Facebook exec accuses Sheryl Sandberg of using her power to ‘sleep with’ with female subordinates. More details on sexual accusation against Sandberg.

Former Facebook Chief Operating Officer Sheryl Sandberg asked a younger female employee to “come to bed” and made an assistant spend thousands on lingerie for her, a whistleblower claims in a new book.

Sarah Wynn-Williams, the author of Careless People and a former director of global public policy for Facebook, claims Sandberg and an assistant slept in each other’s laps and stroked each other’s hair on a European trip. The book also contains damning allegations against Joel Kaplan, Sandberg’s ex-boyfriend and Meta’s president of global affairs, and unflattering anecdotes about CEO Mark Zuckerberg.
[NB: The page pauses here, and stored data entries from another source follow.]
`config.mk`:
```
export PLATFORM = sky130hd
export DESIGN_NAME = seg_scan_ctrl
export DESIGN_NICKNAME = d
export VERILOG_FILES = /design/src/rtl/seg_scan_ctrl.sv
export SDC_FILE = /design/constraint.sdc
export NUM_CORES = 1
export LEC_CHECK = 0
export BUFFER_PORTS_ARGS = -buffer_cell sky130_fd_sc_hd__buf_4
export CAP_MARGIN = 0
export CORE_UTILIZATION = 55
export CTS_BUF_LIST = sky130_fd_sc_hd__clkbuf_8
export CTS_CLUSTER_DIAMETER = 150
export CTS_CLUSTER_SIZE = 28
export DETAILED_ROUTE_END_ITERATION = 10
export PLACE_DENSITY = 0.77
export SLEW_MARGIN = 30
export SYNTH_ARGS = -nofsm -noshare
export SYNTH_HDL_FRONTEND = slang
export SYNTH_SLANG_ARGS = --single-unit
```
`constraint.sdc`:
```
create_clock -name clk -period 3.8 [get_ports clk]
set_input_delay 0.19 -clock clk [delete_from_list [all_inputs] [get_ports clk]]
set_output_delay 0.19 -clock clk [all_outputs]
set_load 0.05 [all_outputs]
```
`src/rtl/seg_scan_ctrl.sv`:
```
// Scan controller for multiplexed 7-segment digits sharing one BCD decoder.
// Steps BLANK/SHOW per digit, applies new frame data only at frame boundaries.
module seg_scan_ctrl #(
    parameter int NUM_DIGITS = 4,
    parameter int CLK_DIV    = 1000,
    parameter int BLANK_CYC  = 16
) (
    input  logic                      clk,
    input  logic                      rst_n,
    input  logic [4*NUM_DIGITS-1:0]   din,
    input  logic                      load,
    input  logic                      lamp_test,
    input  logic                      blank,
    input  logic                      lz_en,
    output logic [3:0]                seg_a,
    output logic                      lt_n,
    output logic                      bi_n,
    output logic [NUM_DIGITS-1:0]     dig_sel_n,
    output logic                      frame_done
);

    localparam int CMAX = (CLK_DIV > BLANK_CYC) ? CLK_DIV : BLANK_CYC;
    localparam int CW   = $clog2(CMAX + 1);
    localparam int IW   = (NUM_DIGITS > 1) ? $clog2(NUM_DIGITS) : 1;

    localparam logic [CW-1:0] BLANK_LAST = CW'(BLANK_CYC - 1);
    localparam logic [CW-1:0] SHOW_LAST  = CW'(CLK_DIV - 1);
    localparam logic [IW-1:0] IDX_LAST   = IW'(NUM_DIGITS - 1);

    typedef enum logic {ST_BLANK, ST_SHOW} state_t;
    typedef logic [NUM_DIGITS-1:0][3:0] frame_t;

    state_t                state, state_nxt;
    logic [IW-1:0]         idx, idx_nxt;
    logic [CW-1:0]         cnt, cnt_nxt;
    frame_t                pending, active, active_nxt;
    logic                  upd;
    logic                  boundary;
    logic                  zhi;
    logic [NUM_DIGITS-1:0] supp;
    logic [3:0]            seg_nxt;
    logic                  lt_nxt, bi_nxt, fd_nxt;
    logic [NUM_DIGITS-1:0] sel_nxt;

    always_comb begin
        state_nxt = state;
        idx_nxt   = idx;
        cnt_nxt   = cnt + CW'(1);
        boundary  = 1'b0;
        if (state == ST_BLANK) begin
            if (cnt == BLANK_LAST) begin
                state_nxt = ST_SHOW;
                cnt_nxt   = '0;
            end
        end else begin
            if (cnt == SHOW_LAST) begin
                state_nxt = ST_BLANK;
                cnt_nxt   = '0;
                if (idx == IDX_LAST) begin
                    idx_nxt  = '0;
                    boundary = 1'b1;
                end else begin
                    idx_nxt = idx + IW'(1);
                end
            end
        end
    end

    // Outputs are registered from next-state values so they move with the FSM.
    always_comb begin
        active_nxt = (boundary && upd) ? pending : active;
        zhi  = 1'b1;
        supp = '0;
        for (int k = NUM_DIGITS - 1; k >= 0; k--) begin
            zhi = zhi & (active_nxt[k] == 4'd0);
            if (k > 0) supp[k] = lz_en & zhi;
        end
        seg_nxt = active_nxt[idx_nxt];
        sel_nxt = '1;
        lt_nxt  = 1'b1;
        bi_nxt  = 1'b0;
        if (state_nxt == ST_SHOW) begin
            sel_nxt[idx_nxt] = 1'b0;
            lt_nxt = ~lamp_test;
            bi_nxt = ~(blank | supp[idx_nxt]);
        end
        fd_nxt = (state_nxt == ST_SHOW) && (idx_nxt == IDX_LAST) && (cnt_nxt == SHOW_LAST);
    end

    always_ff @(posedge clk or negedge rst_n) begin
        if (!rst_n) begin
            state      <= ST_BLANK;
            idx        <= '0;
            cnt        <= '0;
            pending    <= '0;
            active     <= '0;
            upd        <= 1'b0;
            seg_a      <= 4'd0;
            lt_n       <= 1'b1;
            bi_n       <= 1'b0;
            dig_sel_n  <= '1;
            frame_done <= 1'b0;
        end else begin
            state      <= state_nxt;
            idx        <= idx_nxt;
            cnt        <= cnt_nxt;
            active     <= active_nxt;
            // A load on the boundary cycle keeps upd set for the next frame.
            if (load) begin
                pending <= din;
                upd     <= 1'b1;
            end else if (boundary) begin
                upd     <= 1'b0;
            end
            seg_a      <= seg_nxt;
            lt_n       <= lt_nxt;
            bi_n       <= bi_nxt;
            dig_sel_n  <= sel_nxt;
            frame_done <= fd_nxt;
        end
    end

endmodule

```
==> results of run 1 <==
==> power breakdown <==
part | switching, µW | internal (µW)
Clock | 225 | 331
Sequential | 13.6 | 626
Combinational | 26.9 | 33.0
https://www.yahoo.com/news/facebook-sheryl-sandberg-told-female-205807353.html

Shortly after her waters broke, Sarah Wynn-Williams was lying in hospital with her feet in stirrups, typing a work memo on her laptop between contractions. Facebook’s director of global public policy needed to send talking points from her recent trip to oversee the tech giant’s bid to launch operations in Myanmar to her boss Sheryl Sandberg. Then she would give birth to her first child.
Wynn-Williams’s husband, a journalist called Tom, was livid but, as men tend to be in labour rooms, impotent. The doctor gently closed her laptop. “Please let me push send,” whimpered Sarah. “You should be pushing,” retorted the doctor with improbable timing. “But not ‘send’.”
This incident typifies how, in this 400-page memoir of her seven years at Facebook from 2011 – as it mutated from niche social network to global power able to swing elections, target body-shamed teens with beauty products and monetise millions of humans’ hitherto private data – Wynn-Williams had become part of what reads like a diabolical cult run by emotionally stunted men babies, institutionally enabled sexual harassers and hypocritical virtue-signalling narcissists.
The cult vibe of this birthing story is made stronger by Wynn-Williams channelling Sandberg’s 2013 book Lean In: Women, Work, and the Will to Lead. She quotes Sandberg’s injunction to pregnant working women – “Don’t leave before you leave” – taking its implication to be that she should work right up to the point that the baby’s head emerges into this fallen world. It doesn’t occur to her that Lean In feminism might serve as a fig leaf covering self-exploitation and soul-depleting workaholism.